In January 2007, some houses in the village were damaged by a wall of mud caused by the failure of a dam near the top of the dale. The dam, which held a lagoon of mud and water from a local mineral quarry, burst following heavy rainfall. In May 2007, The Times newspaper reported that police had found a crystal meth factory in Stoney Middleton, in a rented industrial unit in the Rock Hill business park; it was the largest such facility discovered in the United Kingdom at the time.

===Industry===
In the dale were several quarries, once a major source of employment for the village. Footwear became a major industry, with an industrial boot factory (William Lennon) surviving to the present day. Lead mining also continued, with a Barmote Court alternating between Stoney Middleton and Eyam until the early 20th century. Darlton Quarry was bombed by two German Junkers Ju 88s during World War II; both aircraft being shot down as they returned home. A prisoner-of-war camp was situated at the bottom of the village and housed Italian prisoners (amongst others).

==Rock climbing==
The Dale became a major centre for Peak District rock climbers in the 1960s and 1970s, initially developed by people like Jack Street, Geoff Birtles, and Tom Proctor, who in 1968 established one of the hardest climbs in the world at that time, Our Father (E4 6b) on Windy Buttress. Future British and international rock climbing stars such as Jerry Moffatt lived at the crag in an abandoned wooden shed, and established some of the hardest climbs in Britain, such as Helmut Schmitt (E6 6b), and Little Plum . There are currently over 477 rock climbs at the 50-metre high limestone crag.

==Attractions==
The Lover's Leap café has for many years been a wet-weather retreat and refueling stop for cyclists, cavers, and climbers. The Moon Inn was a pub much frequented by the climbing fraternity and maintains the tradition today with a "muddy boots welcome" sign and Bed and Breakfast for walkers and climbers. In the 1980s the dale began to wane in popularity having been largely worked out by climbers as well as the quarrymen.

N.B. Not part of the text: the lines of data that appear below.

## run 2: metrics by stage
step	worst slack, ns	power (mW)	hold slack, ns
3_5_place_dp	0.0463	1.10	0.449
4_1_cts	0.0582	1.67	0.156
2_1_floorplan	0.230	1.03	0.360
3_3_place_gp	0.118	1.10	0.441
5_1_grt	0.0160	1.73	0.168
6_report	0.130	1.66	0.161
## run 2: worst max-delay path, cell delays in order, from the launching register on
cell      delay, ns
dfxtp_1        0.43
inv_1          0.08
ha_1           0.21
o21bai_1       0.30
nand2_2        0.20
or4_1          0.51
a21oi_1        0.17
--- config.mk ---
export PLATFORM = sky130hd
export DESIGN_NAME = xcvr_rst_seq
export DESIGN_NICKNAME = d
export VERILOG_FILES = /design/src/rtl/xcvr_rst_seq.sv
export SDC_FILE = /design/constraint.sdc
export NUM_CORES = 1
export LEC_CHECK = 0
export ABC_CLOCK_PERIOD_IN_PS = 3800
export BUFFER_PORTS_ARGS = -buffer_cell sky130_fd_sc_hd__buf_2
export CAP_MARGIN = 40
export CORE_MARGIN = 4
export CORE_UTILIZATION = 57
export DETAILED_ROUTE_END_ITERATION = 16
export PLACE_DENSITY_LB_ADDON = 0.25
export RECOVER_POWER = 100
export SYNTH_ARGS = -nofsm -noshare
export SYNTH_HDL_FRONTEND = slang
export SYNTH_SLANG_ARGS = --single-unit
--- constraint.sdc ---
create_clock -name clk -period 3.8 [get_ports clk]
set_input_delay 0 -clock clk [delete_from_list [all_inputs] [get_ports clk]]
set_output_delay 0 -clock clk [all_outputs]
set_load 0.01 [all_outputs]
### src/rtl/dsr_pkg.sv
package dsr_pkg;
  localparam int PTR_W      = 3;
  localparam int NUM_REGS   = 1 << PTR_W;
  localparam int BYTE_W     = 8;
  // pointer values with a special meaning
  localparam logic [PTR_W-1:0] PTR_MAIN = 3'd0;
  localparam logic [PTR_W-1:0] PTR_ERR  = 3'd1;
  localparam logic [PTR_W-1:0] PTR_VEC  = 3'd2;
  // register 5 bits mirrored into the main status view
  localparam int MODE_BIT_A = 1;  // to status bit 5
  localparam int MODE_BIT_B = 7;  // to status bit 3
  // status view bit positions
  localparam int ST_AVAIL   = 0;
  localparam int ST_TXEMPTY = 2;
  localparam int ST_MIRROR3 = 3;
  localparam int ST_MIRROR5 = 5;
  localparam int ST_OVERRUN = 5;
endpackage

### src/rtl/dsr_ctrl_file.sv
module dsr_ctrl_file
  import dsr_pkg::*;
#(
  parameter int DATA_W = 8
) (
  input  logic              clk,
  input  logic              rst_n,
  input  logic              wr_en,
  input  logic [DATA_W-1:0] wdata,
  input  logic              rd_clr,
  output logic [PTR_W-1:0]  ptr,
  output logic [DATA_W-1:0] reg5
);
  logic [DATA_W-1:0] regs [NUM_REGS];

  assign ptr  = regs[0][PTR_W-1:0];
  assign reg5 = regs[5];

  always_ff @(posedge clk or negedge rst_n) begin
    if (!rst_n) begin
      for (int i = 0; i < NUM_REGS; i++) regs[i] <= '0;
    end else if (wr_en) begin
      if (ptr == PTR_MAIN) begin
        regs[0] <= wdata;
      end else begin
        regs[ptr] <= wdata;
        regs[0][PTR_W-1:0] <= '0;
      end
    end else if (rd_clr) begin
      regs[0][PTR_W-1:0] <= '0;
    end
  end


  ptr_set_chk: assert property (@(posedge clk) disable iff (!rst_n)
    wr_en && ptr == PTR_MAIN |=> ptr == $past(wdata[PTR_W-1:0]));

  ptr_clr_wr_chk: assert property (@(posedge clk) disable iff (!rst_n)
    wr_en && ptr != PTR_MAIN |=> ptr == PTR_MAIN);

  ptr_clr_rd_chk: assert property (@(posedge clk) disable iff (!rst_n)
    rd_clr && !wr_en |=> ptr == PTR_MAIN);
endmodule
$ cat src/rtl/tdm_tx_pkg.sv
`timescale 1ns/1ps
package tdm_tx_pkg;
   typedef enum logic [1:0] {
      FMT_PULSE_LATE = 2'd0,
      FMT_PULSE      = 2'd1,
      FMT_HALF_LATE  = 2'd2,
      FMT_HALF       = 2'd3
   } tdm_fmt_e;

   function automatic logic fmt_is_pulse(input logic [1:0] f);
      return (f == FMT_PULSE_LATE) || (f == FMT_PULSE);
   endfunction

   function automatic logic fmt_is_late(input logic [1:0] f);
      return (f == FMT_PULSE_LATE) || (f == FMT_HALF_LATE);
   endfunction
endpackage

$ cat src/rtl/tdm_tx_bclkgen.sv
`timescale 1ns/1ps
module tdm_tx_bclkgen #(
   parameter int DIV_HALF = 2
) (
   input  logic clk,
   input  logic rst_n,
   output logic bclk,
   output logic fall_tick
);
   localparam int DW = (DIV_HALF > 1) ? $clog2(DIV_HALF) : 1;

   logic [DW-1:0] cnt_q;
   logic          wrap;

   assign wrap      = (cnt_q == DW'(DIV_HALF - 1));
   assign fall_tick = wrap & bclk;

   always_ff @(posedge clk) begin
      if (!rst_n) begin
         cnt_q <= '0;
         bclk  <= 1'b1;
      end else if (wrap) begin
         cnt_q <= '0;
         bclk  <= ~bclk;
      end else begin
         cnt_q <= cnt_q + DW'(1);
      end
   end
endmodule

$ cat src/rtl/tdm_tx_seq.sv
`timescale 1ns/1ps
module tdm_tx_seq
   import tdm_tx_pkg::*;
#(
   parameter int FRAME_W = 9,
   parameter int SLEN_W  = 6,
   parameter int LOC_W   = 4
) (
   input  logic               clk,
   input  logic               rst_n,
   input  logic               tick,
   input  logic [1:0]         fmt,
   input  logic [FRAME_W-1:0] frame_len,
   input  logic [SLEN_W-1:0]  slot_len,
   output logic               running,
   output logic               pos_zero,
   output logic               second_half,
   output logic               in_region,
   output logic [SLEN_W-1:0]  bis,
   output logic [LOC_W-1:0]   loc,
   output logic               frame_start
);
   logic [FRAME_W-1:0] pos_q, np, half_len, seg;
   logic               first_q, half_q, reg_q, n_half, n_reg, late, pulse;
   logic [SLEN_W-1:0]  bis_q, n_bis;
   logic [LOC_W-1:0]   loc_q, n_loc;

   always_comb begin
      pulse    = fmt_is_pulse(fmt);
      late     = fmt_is_late(fmt);
      half_len = frame_len >> 1;
      np       = (first_q || pos_q == frame_len - FRAME_W'(1)) ? '0 : pos_q + FRAME_W'(1);
      n_half   = !pulse && (np >= half_len);
      seg      = n_half ? half_len : '0;
      n_reg    = reg_q;
      n_bis    = bis_q;
      n_loc    = loc_q;
      if (np == seg + FRAME_W'(late)) begin
         n_reg = 1'b1;
         n_bis = '0;
         n_loc = '0;
      end else if (late && np == seg) begin
         n_reg = 1'b0;
      end else if (reg_q) begin
         if (bis_q == slot_len - SLEN_W'(1)) begin
            n_bis = '0;
            if (loc_q != '1) n_loc = loc_q + LOC_W'(1);
         end else begin
            n_bis = bis_q + SLEN_W'(1);
         end
      end
   end

   always_ff @(posedge clk) begin
      if (!rst_n) begin
         pos_q   <= '0;
         first_q <= 1'b1;
         half_q  <= 1'b0;
         reg_q   <= 1'b0;
         bis_q   <= '0;
         loc_q   <= '0;
      end else if (tick) begin
         pos_q   <= np;
         first_q <= 1'b0;
         half_q  <= n_half;
         reg_q   <= n_reg;
         bis_q   <= n_bis;
         loc_q   <= n_loc;
      end
   end

   assign frame_start = tick && (np == '0);
   assign running     = !first_q;
   assign pos_zero    = (pos_q == '0);
   assign second_half = half_q;
   assign in_region   = reg_q;
   assign bis         = bis_q;
   assign loc         = loc_q;
endmodule

$ cat src/rtl/tdm_tx_cfgchk.sv
`timescale 1ns/1ps
module tdm_tx_cfgchk
   import tdm_tx_pkg::*;
#(
   parameter int NUM_CH  = 8,
   parameter int SLOT_W  = 3,
   parameter int FRAME_W = 9,
   parameter int SLEN_W  = 6
) (
   input  logic                     clk,
   input  logic                     rst_n,
   input  logic [1:0]               fmt,
   input  logic [FRAME_W-1:0]       frame_len,
   input  logic [SLEN_W-1:0]        slot_len,
   input  logic [NUM_CH-1:0]        ch_en,
   input  logic [NUM_CH*SLOT_W-1:0] ch_slot,
   output logic                     err
);
   localparam int EW = FRAME_W + SLEN_W + SLOT_W + 2;

   logic          bad, pulse;
   logic [EW-1:0] lim, endp, half_e, fl_e, loc_e;

   always_comb begin
      pulse  = fmt_is_pulse(fmt);
      fl_e   = EW'(frame_len);
      half_e = EW'(frame_len >> 1);
      bad    = (slot_len == '0);
      lim    = '0;
      endp   = '0;
      loc_e  = '0;
      for (int i = 0; i < NUM_CH; i++) begin
         if (ch_en[i]) begin
            loc_e = pulse ? EW'(ch_slot[i*SLOT_W +: SLOT_W])
                          : EW'(ch_slot[i*SLOT_W +: SLOT_W] >> 1);
            lim   = pulse ? fl_e : (ch_slot[i*SLOT_W] ? fl_e - half_e : half_e);
            endp  = EW'(fmt_is_late(fmt)) + (loc_e + EW'(1)) * EW'(slot_len);
            if (endp > lim) bad = 1'b1;
            for (int j = i + 1; j < NUM_CH; j++) begin
               if (ch_en[j] && ch_slot[j*SLOT_W +: SLOT_W] == ch_slot[i*SLOT_W +: SLOT_W])
                  bad = 1'b1;
            end
         end
      end
   end

   always_ff @(posedge clk) begin
      if (!rst_n) err <= 1'b0;
      else        err <= bad;
   end
endmodule

$ cat src/rtl/tdm_slot_tx.sv
`timescale 1ns/1ps
module tdm_slot_tx
   import tdm_tx_pkg::*;
#(
   parameter int NUM_CH   = 8,
   parameter int SAMPLE_W = 24,
   parameter int FRAME_W  = 9,
   parameter int SLEN_W   = 6,
   parameter int DIV_HALF = 2,
   localparam int SLOT_W  = $clog2(NUM_CH),
   localparam int WL_W    = $clog2(SAMPLE_W + 1)
) (
   input  logic                       clk,
   input  logic                       rst_n,
   input  logic [1:0]                 cfg_fmt,
   input  logic [FRAME_W-1:0]         cfg_frame_len,
   input  logic [SLEN_W-1:0]          cfg_slot_len,
   input  logic [WL_W-1:0]            cfg_word_len,
   input  logic [NUM_CH-1:0]          cfg_ch_en,
   input  logic [NUM_CH*SLOT_W-1:0]   cfg_ch_slot,
   input  logic                       s_valid,
   output logic                       s_ready,
   input  logic [NUM_CH*SAMPLE_W-1:0] s_data,
   output logic                       bclk,
   output logic                       lrclk,
   output logic                       txd,
   output logic                       cfg_err
);
   localparam int LOC_W = SLOT_W + 1;
   localparam int IDX_W = $clog2(SAMPLE_W);

   generate
      if (NUM_CH < 2 || (NUM_CH & (NUM_CH - 1)) != 0) begin : g_bad_ch
         $error("NUM_CH must be a power of two, at least 2");
      end
      if (SAMPLE_W < 2)  begin : g_bad_w   $error("SAMPLE_W must be at least 2");  end
      if (DIV_HALF < 1)  begin : g_bad_div $error("DIV_HALF must be at least 1");  end
      if (FRAME_W < 2)   begin : g_bad_fw  $error("FRAME_W must be at least 2");   end
   endgenerate

   logic                       tick, frame_start, running, pos_zero, half, in_region;
   logic [SLEN_W-1:0]          bis;
   logic [LOC_W-1:0]           loc;
   logic [LOC_W:0]             slot_num;
   logic                       bit_ok;
   logic [IDX_W-1:0]           bidx;
   logic [NUM_CH*SAMPLE_W-1:0] hold_q, active_q;
   logic                       full_q;
   logic [NUM_CH-1:0]          ch_bit;

   tdm_tx_bclkgen #(.DIV_HALF(DIV_HALF)) u_bclk (
      .clk(clk), .rst_n(rst_n), .bclk(bclk), .fall_tick(tick)
   );

   tdm_tx_seq #(.FRAME_W(FRAME_W), .SLEN_W(SLEN_W), .LOC_W(LOC_W)) u_seq (
      .clk(clk), .rst_n(rst_n), .tick(tick), .fmt(cfg_fmt),
      .frame_len(cfg_frame_len), .slot_len(cfg_slot_len),
      .running(running), .pos_zero(pos_zero), .second_half(half),
      .in_region(in_region), .bis(bis), .loc(loc), .frame_start(frame_start)
   );

   tdm_tx_cfgchk #(.NUM_CH(NUM_CH), .SLOT_W(SLOT_W), .FRAME_W(FRAME_W), .SLEN_W(SLEN_W)) u_cfg (
      .clk(clk), .rst_n(rst_n), .fmt(cfg_fmt), .frame_len(cfg_frame_len),
      .slot_len(cfg_slot_len), .ch_en(cfg_ch_en), .ch_slot(cfg_ch_slot), .err(cfg_err)
   );

   // staging register and transmit bank
   always_ff @(posedge clk) begin
      if (!rst_n) begin
         hold_q   <= '0;
         active_q <= '0;
         full_q   <= 1'b0;
      end else begin
         if (s_valid && !full_q) begin
            hold_q <= s_data;
            full_q <= 1'b1;
         end
         if (frame_start) begin
            active_q <= full_q ? hold_q : '0;
            if (full_q) full_q <= 1'b0;
         end
      end
   end
   assign s_ready = !full_q;

   // slot number of the current bit and per-channel bit select
   always_comb begin
      slot_num = fmt_is_pulse(cfg_fmt) ? {1'b0, loc} : {loc, half};
      bit_ok   = in_region && (slot_num < (LOC_W+1)'(NUM_CH))
                 && (int'(bis) < int'(cfg_word_len)) && (int'(bis) < SAMPLE_W);
      bidx     = IDX_W'(SAMPLE_W - 1) - IDX_W'(bis);
   end

   generate
      for (genvar c = 0; c < NUM_CH; c++) begin : g_ch
         logic [SAMPLE_W-1:0] smp;
         assign smp       = active_q[c*SAMPLE_W +: SAMPLE_W];
         assign ch_bit[c] = cfg_ch_en[c]
                            && ((LOC_W+1)'(cfg_ch_slot[c*SLOT_W +: SLOT_W]) == slot_num)
                            && smp[bidx];
      end
   endgenerate

   assign txd = bit_ok && (|ch_bit);

   always_comb begin
      unique case (cfg_fmt)
         FMT_HALF:      lrclk = running && half;
         FMT_HALF_LATE: lrclk = running && !half;
         default:       lrclk = running && pos_zero;
      endcase
   end
endmodule

$ cat config.mk
export PLATFORM = sky130hd
export DESIGN_NAME = tdm_slot_tx
export DESIGN_NICKNAME = d
export VERILOG_FILES = /design/src/rtl/tdm_tx_pkg.sv /design/src/rtl/tdm_tx_bclkgen.sv /design/src/rtl/tdm_tx_seq.sv /design/src/rtl/tdm_tx_cfgchk.sv /design/src/rtl/tdm_slot_tx.sv
export SDC_FILE = /design/constraint.sdc
export NUM_CORES = 2
export LEC_CHECK = 0
export BUFFER_PORTS_ARGS = -buffer_cell sky130_fd_sc_hd__buf_4
export CAP_MARGIN = 10
export CORE_MARGIN = 2
export CORE_UTILIZATION = 40
export CTS_CLUSTER_DIAMETER = 60
export DETAILED_ROUTE_END_ITERATION = 12
export PLACE_DENSITY = 0.58
export SLEW_MARGIN = 20
export SYNTH_ARGS = -nofsm -noshare
export SYNTH_HDL_FRONTEND = slang
export SYNTH_SLANG_ARGS = --single-unit
$ cat constraint.sdc
create_clock -name clk -period 9.45 [get_ports clk]
set_input_delay 1.4175 -clock clk [delete_from_list [all_inputs] [get_ports clk]]
set_output_delay 1.4175 -clock clk [all_outputs]
set_load 0.05 [all_outputs]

At the eastern end of the village, running from the warm water spring near the Roman Baths, the path known locally as Jacob's Ladder leads directly in front of the village cemetery and passes through Plantation Woods up to Eyam New Road. It affords views of Curbar and Froggat Edge, Coombs Dale, and a Bronze Age barrow over towards Deep Rake. In 2003, Derbyshire County Council reviewed the status of the path, classified as a Schedule D road; residents had petitioned for a change in the road's status, and the Trail Riders Fellowship petitioned against any change. The council decided to maintain the status of the road. As of March 2013, the designation of this route as a BOAT (Byway Open to All Traffic) was being contested by the parish council, who intended to apply for a Traffic Regulation Order to apply to the right-of-way.

A well dressing (a ceremony predating Christianity which now uses plant materials to decorate the well with – usually – Christian symbols) takes place annually in the village, usually spanning the last week in July and the first week in August.

==In film and television==
The village was featured in the first episode of Most Haunted: Midsummer Murders in which the team investigates the death of a supposedly Scottish peddler and of Hannah Baddeley. Whilst investigating, they also conducted a vigil at the Moon Inn.

In the spring of 2021, production crews for the forthcoming Mission: Impossible – Dead Reckoning Part One film began to construct a set in a disused quarry near to the village. In August 2021 the scene, involving a locomotive crashing into the quarry, was filmed.